What is needed. Please print every line from the one containing "create_clock -name clk" through the last line of the records below, exactly as written and nothing more.

Saved entries:
'''

==> src/rbt_pkg.sv <==
// Shared types and constants for the rigid body transform unit.
`timescale 1ns / 1ps
package rbt_pkg;

  // Configuration register indexes
  localparam logic [2:0] CFG_XX = 3'd0;
  localparam logic [2:0] CFG_XY = 3'd1;
  localparam logic [2:0] CFG_XZ = 3'd2;
  localparam logic [2:0] CFG_YY = 3'd3;
  localparam logic [2:0] CFG_YZ = 3'd4;
  localparam logic [2:0] CFG_ZZ = 3'd5;

  localparam logic [1:0] ROW_LAST = 2'd2;

  // queue between front and back
  localparam int QDEPTH = 4;
  localparam int QAW    = $clog2(QDEPTH);

  typedef logic signed [17:0] rot_t;
  typedef rot_t [8:0] rot_mat_t;          // entry r*3+c holds R[r][c]
  typedef logic [5:0][31:0] inertia_t;   // xx, xy, xz, yy, yz, zz

  typedef struct packed {
    rot_mat_t         rot;
    logic [2:0][31:0] pos;              // [0] x, [1] y, [2] z
  } entry_t;

endpackage

==> src/rbt_queue.sv <==
// Small queue of items between front and back.
`timescale 1ns / 1ps
module rbt_queue (
  input  logic                  clk,
  input  logic                  rst,
  input  logic                  push,
  input  rbt_pkg::entry_t       wr_data,
  input  logic                  pop,
  output rbt_pkg::entry_t       rd_data,
  output logic                  not_empty,
  output logic [rbt_pkg::QAW:0] count
);
  import rbt_pkg::*;

  entry_t mem [QDEPTH];
  logic [QAW-1:0] wr_ptr, rd_ptr;

  always_ff @(posedge clk) begin
    if (rst) begin
      wr_ptr <= '0;
      rd_ptr <= '0;
      count  <= '0;
    end else begin
      if (push) wr_ptr <= wr_ptr + 1'b1;
      if (pop)  rd_ptr <= rd_ptr + 1'b1;
      count <= count + (QAW+1)'(push) - (QAW+1)'(pop);
    end
  end

  always_ff @(posedge clk) begin
    if (push) mem[wr_ptr] <= wr_data;
  end

  assign rd_data   = mem[rd_ptr];
  assign not_empty = (count != '0);

endmodule

==> config.mk <==
export PLATFORM = sky130hd
export DESIGN_NAME = rbt_queue
export DESIGN_NICKNAME = d
export VERILOG_FILES = /design/src/rbt_pkg.sv /design/src/rbt_queue.sv
export SDC_FILE = /design/constraint.sdc
export NUM_CORES = 1
export LEC_CHECK = 0
export BUFFER_PORTS_ARGS = -buffer_cell sky130_fd_sc_hd__buf_2
export CORE_MARGIN = 8
export CORE_UTILIZATION = 30
export DETAILED_ROUTE_END_ITERATION = 10
export GPL_ROUTABILITY_DRIVEN = 0
export PLACE_DENSITY_LB_ADDON = 0.2
export SYNTH_ARGS = -nofsm -noshare
export SYNTH_HDL_FRONTEND = slang
export SYNTH_SLANG_ARGS = --single-unit
==> constraint.sdc <==
create_clock -name clk -period 6.3 [get_ports clk]
set_input_delay 0 -clock clk [delete_from_list [all_inputs] [get_ports clk]]
set_output_delay 0 -clock clk [all_outputs]
set_load 0.02 [all_outputs]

'''

Answer section.
create_clock -name clk -period 6.3 [get_ports clk]
set_input_delay 0 -clock clk [delete_from_list [all_inputs] [get_ports clk]]
set_output_delay 0 -clock clk [all_outputs]
set_load 0.02 [all_outputs]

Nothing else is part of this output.